2) Scottish Amicable are one of the better performing endowment companies - thank you're lucky stars that you're with them and not some of the other rubbish!
3) The HSBC comparison is meaningless. Different investment funds and different timescales. Managed fund v With Profits fund is not on the same playing field. Are you seriously trying to claim a fund that was 44% down at one point is the same as a with profits investment?
4) With profits providers have been forced by regulators to move a chunk of policyholders' assets in to lower risk investments. This has restricted their ability to produce returns in line with equity markets, but has reduced the risk of bigger shortfalls.
5) 24 years ago average interest rates and average inflation rates were higher and as a result drove higher investment returns. The world has changed and most of these policies have been unable to deliver. Ironically, many Prudential branded policies are pretty close to being bang on promise.
6) Even if they can tell you what charges are taken out of the plan, what exactly are you going to do about it? If M&S could provide a breakdown of how they make and distribute a pair of trousers, it wouldn't change the retail price and they wouldn't be reimbursing customers for the various trousers sold over the preceding 24 years.

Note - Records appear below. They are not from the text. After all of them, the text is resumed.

$ cat src/rtl/clock_tick_ctrl.sv
// clock_tick_ctrl: mode sequencer and single-cycle enable generator for the
// digital clock. Produces the 1 Hz seconds tick, hour/minute increment
// pulses, the seconds-clear pulse and blink-blanking strobes.
// Optional build macro: AUTO_REPEAT_EN adds hold-to-repeat on btn_inc.
module clock_tick_ctrl #(
  parameter int CLK_HZ    = 50000000,
  parameter int BLINK_HZ  = 2,
  parameter int HOLD_CYC  = 25000000,
  parameter int REPEAT_HZ = 8
) (
  input  logic       clk,
  input  logic       reset,
  input  logic       btn_mode,
  input  logic       btn_inc,
  output logic [1:0] mode,
  output logic       sec_tick,
  output logic       inc_hr,
  output logic       inc_min,
  output logic       clr_sec,
  output logic       blank_hr,
  output logic       blank_min
);

  localparam int BLINK_HALF = CLK_HZ / (2 * BLINK_HZ);
  localparam int PW = $clog2(CLK_HZ - 1) + 1;
  localparam int BW = $clog2(BLINK_HALF - 1) + 1;
  localparam logic [PW-1:0] PRESC_LAST = PW'(CLK_HZ - 1);
  localparam logic [BW-1:0] BLINK_LAST = BW'(BLINK_HALF - 1);

  // Reject configurations that would make a counter terminal value negative.
  if (CLK_HZ < 2 || BLINK_HZ < 1 || BLINK_HALF < 1 || HOLD_CYC < 1 ||
      REPEAT_HZ < 1 || CLK_HZ / REPEAT_HZ < 1) begin : g_bad_cfg
    $error("clock_tick_ctrl: invalid timing parameters");
  end

  typedef enum logic [1:0] {
    RUN     = 2'b00,
    SET_HR  = 2'b01,
    SET_MIN = 2'b10
  } mode_t;

  mode_t           state_reg, state_next;
  logic            btn_mode_q, btn_inc_q, armed;
  logic            rise_mode, rise_inc, rep_fire, inc_req;
  logic            clr_sec_next, inc_hr_next, inc_min_next;
  logic [PW-1:0]   presc;
  logic [BW-1:0]   blink_cnt;
  logic            blink_phase;

  // armed stays low for the first edge after reset so a button already held
  // at reset release is captured into history without producing a rise.
  assign rise_mode = armed & btn_mode & ~btn_mode_q;
  assign rise_inc  = armed & btn_inc & ~btn_inc_q;
  assign inc_req   = rise_inc | rep_fire;

  // Button history for edge detection.
  always_ff @(posedge clk or negedge reset) begin
    if (!reset) begin
      btn_mode_q <= 1'b0;
      btn_inc_q  <= 1'b0;
      armed      <= 1'b0;
    end else begin
      btn_mode_q <= btn_mode;
      btn_inc_q  <= btn_inc;
      armed      <= 1'b1;
    end
  end

  // Mode state register.
  always_ff @(posedge clk or negedge reset) begin
    if (!reset) state_reg <= RUN;
    else        state_reg <= state_next;
  end

  // Next mode and next-cycle pulse requests; a mode press swallows any
  // increment arriving in the same cycle.
  always_comb begin
    state_next   = state_reg;
    clr_sec_next = 1'b0;
    inc_hr_next  = 1'b0;
    inc_min_next = 1'b0;
    if (rise_mode) begin
      case (state_reg)
        RUN:     state_next = SET_HR;
        SET_HR:  state_next = SET_MIN;
        default: begin
          state_next   = RUN;
          clr_sec_next = 1'b1;
        end
      endcase
    end else if (inc_req) begin
      inc_hr_next  = (state_reg == SET_HR);
      inc_min_next = (state_reg == SET_MIN);
    end
  end

  // Registered increment and clear pulses.
  always_ff @(posedge clk or negedge reset) begin
    if (!reset) begin
      inc_hr  <= 1'b0;
      inc_min <= 1'b0;
      clr_sec <= 1'b0;
    end else begin
      inc_hr  <= inc_hr_next;
      inc_min <= inc_min_next;
      clr_sec <= clr_sec_next;
    end
  end

  // Seconds prescaler: counts only while staying in RUN, parked at 0 otherwise
  // so the first tick after re-entering RUN is a full second away.
  always_ff @(posedge clk or negedge reset) begin
    if (!reset) begin
      presc    <= '0;
      sec_tick <= 1'b0;
    end else if (state_reg == RUN && !rise_mode) begin
      if (presc == PRESC_LAST) begin
        presc    <= '0;
        sec_tick <= 1'b1;
      end else begin
        presc    <= presc + PW'(1);
        sec_tick <= 1'b0;
      end
    end else begin
      presc    <= '0;
      sec_tick <= 1'b0;
    end
  end

  // Blink timebase: runs in SET modes, restarts visible on every mode change.
  always_ff @(posedge clk or negedge reset) begin
    if (!reset) begin
      blink_cnt   <= '0;
      blink_phase <= 1'b0;
    end else if (state_reg == RUN || rise_mode) begin
      blink_cnt   <= '0;
      blink_phase <= 1'b0;
    end else if (blink_cnt == BLINK_LAST) begin
      blink_cnt   <= '0;
      blink_phase <= ~blink_phase;
    end else begin
      blink_cnt   <= blink_cnt + BW'(1);
    end
  end

`ifdef AUTO_REPEAT_EN
  localparam int REPEAT_CYC = CLK_HZ / REPEAT_HZ;
  localparam int HW = $clog2(HOLD_CYC) + 1;
  localparam int RW = $clog2(REPEAT_CYC - 1) + 1;
  localparam logic [HW-1:0] HOLD_LAST = HW'(HOLD_CYC);
  localparam logic [RW-1:0] REP_LAST  = RW'(REPEAT_CYC - 1);

  logic [HW-1:0] hold_cnt;
  logic [RW-1:0] rep_cnt;
  logic          holding, hold_done;

  // hold_cnt==0 while held means the press was swallowed by a mode change,
  // so such a press never starts repeating.
  assign holding   = btn_inc && (state_reg != RUN) && !rise_mode;
  assign hold_done = (hold_cnt == HOLD_LAST);
  assign rep_fire  = holding && !rise_inc && (hold_cnt != '0) &&
                     ((hold_cnt == HOLD_LAST - HW'(1)) ||
                      (hold_done && rep_cnt == REP_LAST));

  // Hold and repeat counters, cleared on release or mode change.
  always_ff @(posedge clk or negedge reset) begin
    if (!reset) begin
      hold_cnt <= '0;
      rep_cnt  <= '0;
    end else if (!holding) begin
      hold_cnt <= '0;
      rep_cnt  <= '0;
    end else if (rise_inc) begin
      hold_cnt <= HW'(1);
      rep_cnt  <= '0;
    end else if (hold_cnt == '0) begin
      hold_cnt <= '0;
    end else if (!hold_done) begin
      hold_cnt <= hold_cnt + HW'(1);
    end else if (rep_cnt == REP_LAST) begin
      rep_cnt  <= '0;
    end else begin
      rep_cnt  <= rep_cnt + RW'(1);
    end
  end
`else
  assign rep_fire = 1'b0;
`endif

  assign mode      = state_reg;
  assign blank_hr  = (state_reg == SET_HR) & blink_phase;
  assign blank_min = (state_reg == SET_MIN) & blink_phase;

endmodule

Typically the first couple of years covered "administrative costs" of setting up the plan. This included paying the seller a commission as well as covering other costs incurred by the insurer.Many years ago I had a girl friend who sold policies (not for The Pru) who told me that for 25 year policies virtually none of the first five years payments go into your account. Apparently they are all used to pay commission to the policy agent. Obviously no one bothered to mention this to me when the policies were sold.

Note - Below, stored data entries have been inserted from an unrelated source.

### src/rtl/clock_divider_prog_if.sv
// Ratio-load handshake bundle for clock_divider_prog.
// The master offers div_in/div_valid; the divider answers with div_ready.
interface clock_divider_prog_if #(
  parameter int CNT_W = 16
);
  logic [CNT_W-1:0] div_in;
  logic             div_valid;
  logic             div_ready;

  modport master (
    output div_in,
    output div_valid,
    input  div_ready
  );

  modport slave (
    input  div_in,
    input  div_valid,
    output div_ready
  );
endinterface

### src/rtl/clock_divider_prog.sv
// Programmable clock divider: square wave, period tick, glitch-free reload.
// Optional macro CLKDIV_PHASE_RESTART_EN adds a phase restart input.
module clock_divider_prog #(
  parameter int CNT_W       = 16,
  parameter int DEFAULT_DIV = 2
) (
  input  logic             clk_50m,
  input  logic             rst,
  input  logic             en,
`ifdef CLKDIV_PHASE_RESTART_EN
  input  logic             restart,
`endif
  clock_divider_prog_if.slave hs,
  output logic             clk_out,
  output logic             tick,
  output logic [CNT_W-1:0] cnt,
  output logic             pending
);

  localparam logic [CNT_W-1:0] DIV_RST = CNT_W'(DEFAULT_DIV);
  localparam logic [CNT_W-1:0] DIV_MIN = CNT_W'(2);

  logic [CNT_W-1:0] cnt_q, cnt_d;
  logic [CNT_W-1:0] div_q, div_d;
  logic [CNT_W-1:0] pend_q, pend_d;
  logic             pend_v_q, pend_v_d;
  logic             clk_q, clk_d;
  logic             tick_q, tick_d;

  logic             take;
  logic             wrap;
  logic             apply;
  logic             rs;
  logic [CNT_W-1:0] div_clamp;

`ifdef CLKDIV_PHASE_RESTART_EN
  assign rs = restart;
`else
  assign rs = 1'b0;
`endif

  // Next-state: handshake capture, apply at period boundary, phase count.
  always_comb begin
    take      = hs.div_valid && !pend_v_q;
    wrap      = en && (cnt_q == div_q - 1'b1);
    apply     = pend_v_q && (rs || wrap);
    div_clamp = (hs.div_in < DIV_MIN) ? DIV_MIN : hs.div_in;
    div_d     = apply ? pend_q : div_q;
    pend_d    = take ? div_clamp : pend_q;
    pend_v_d  = pend_v_q;
    if (take) begin
      pend_v_d = 1'b1;
    end else if (apply) begin
      pend_v_d = 1'b0;
    end
    cnt_d  = cnt_q;
    clk_d  = clk_q;
    tick_d = 1'b0;
    if (rs) begin
      cnt_d  = '0;
      clk_d  = 1'b0;
      tick_d = en;
    end else if (en) begin
      cnt_d  = wrap ? '0 : cnt_q + 1'b1;
      clk_d  = (cnt_d >= (div_d >> 1));
      tick_d = wrap;
    end
  end

  // State register with synchronous reset to the default ratio.
  always_ff @(posedge clk_50m) begin
    if (rst) begin
      cnt_q    <= '0;
      div_q    <= DIV_RST;
      pend_q   <= DIV_RST;
      pend_v_q <= 1'b0;
      clk_q    <= 1'b0;
      tick_q   <= 1'b0;
    end else begin
      cnt_q    <= cnt_d;
      div_q    <= div_d;
      pend_q   <= pend_d;
      pend_v_q <= pend_v_d;
      clk_q    <= clk_d;
      tick_q   <= tick_d;
    end
  end

  assign hs.div_ready = !pend_v_q;
  assign clk_out      = clk_q;
  assign tick         = tick_q;
  assign cnt          = cnt_q;
  assign pending      = pend_v_q;

endmodule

Opportunities to claim mis-selling don't exist on your first policy as it predates the Financial Services Act. While there might be a case for argument on the subsequent policy, you are almost certainly out of timescales laid down by the FSA.
EDIT: Use the resources on this site to get a better view over any action that you wish to take. When the bank charges issue eventually got to court it was the banks who won. The FSA has effectively closed the door on endowment mis-selling for all but a tiny handful of cases. Negative? Me? Realistic and direct would be more like it.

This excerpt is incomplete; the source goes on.